(Material for this task)
===== src/wallace/pp_gen.sv =====
`timescale 1ns/1ns
`include "wallace_settings.svh"

module pp_gen
  import wallace_pkg::*;
(
  input  mult_req_t req,
  output pp_stage_t pp
);

  localparam int N = `WALLACE_OP_W;

  magnitude_t mplier_mag;
  magnitude_t mcand_mag;
  logic       mplier_neg;
  logic       mcand_neg;

  // two's complement when the sign bit is set
  function automatic magnitude_t magnitude(operand_t op);
    magnitude_t mag;
    if (op[N-1]) begin
      mag = magnitude_t'(~op) + magnitude_t'(1);
    end else begin
      mag = magnitude_t'(op);
    end
    return mag;
  endfunction

  assign mplier_neg = req.multiplier[N-1];
  assign mcand_neg  = req.multiplicand[N-1];
  assign mplier_mag = magnitude(req.multiplier);
  assign mcand_mag  = magnitude(req.multiplicand);

  always_comb begin
    pp.valid  = req.valid;
    pp.negate = mplier_neg ^ mcand_neg;
    for (int i = 0; i < N; i++) begin
      pp.matrix[i] = mcand_mag & {N{mplier_mag[i]}};
    end
  end

endmodule
===== config.mk =====
export PLATFORM = sky130hd
export DESIGN_NAME = csa_reduce
export DESIGN_NICKNAME = d
export VERILOG_FILES = /design/src/common/wallace_pkg.sv /design/src/wallace/csa_reduce.sv
export VERILOG_INCLUDE_DIRS = /design/src /design/src/common
export SDC_FILE = /design/constraint.sdc
export NUM_CORES = 1
export LEC_CHECK = 0
export BUFFER_PORTS_ARGS = -buffer_cell sky130_fd_sc_hd__clkbuf_2
export CAP_MARGIN = 20
export CORE_ASPECT_RATIO = 1.75
export CORE_MARGIN = 2
export CORE_UTILIZATION = 40
export DETAILED_ROUTE_END_ITERATION = 16
export PLACE_DENSITY = 0.68
export SKIP_LAST_GASP = 1
export SLEW_MARGIN = 20
export SYNTH_ARGS = -nofsm -noshare
export SYNTH_HDL_FRONTEND = slang
export SYNTH_SLANG_ARGS = --single-unit
export TNS_END_PERCENT = 10

===== constraint.sdc =====
create_clock -name clk -period 1.9 [get_ports clk]
set_clock_uncertainty 0.15 [all_clocks]
set_input_delay 0.38 -clock clk [delete_from_list [all_inputs] [get_ports clk]]
set_output_delay 0.38 -clock clk [all_outputs]
set_load 0.1 [all_outputs]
(End Material for this task)
▶ [What is required]:
Start at the first line of the material. Reproduce every line exactly, ending with the line that holds "magnitude_t mag;".

▶ [Result of this task]:
===== src/wallace/pp_gen.sv =====
`timescale 1ns/1ns
`include "wallace_settings.svh"

module pp_gen
  import wallace_pkg::*;
(
  input  mult_req_t req,
  output pp_stage_t pp
);

  localparam int N = `WALLACE_OP_W;

  magnitude_t mplier_mag;
  magnitude_t mcand_mag;
  logic       mplier_neg;
  logic       mcand_neg;

  // two's complement when the sign bit is set
  function automatic magnitude_t magnitude(operand_t op);
    magnitude_t mag;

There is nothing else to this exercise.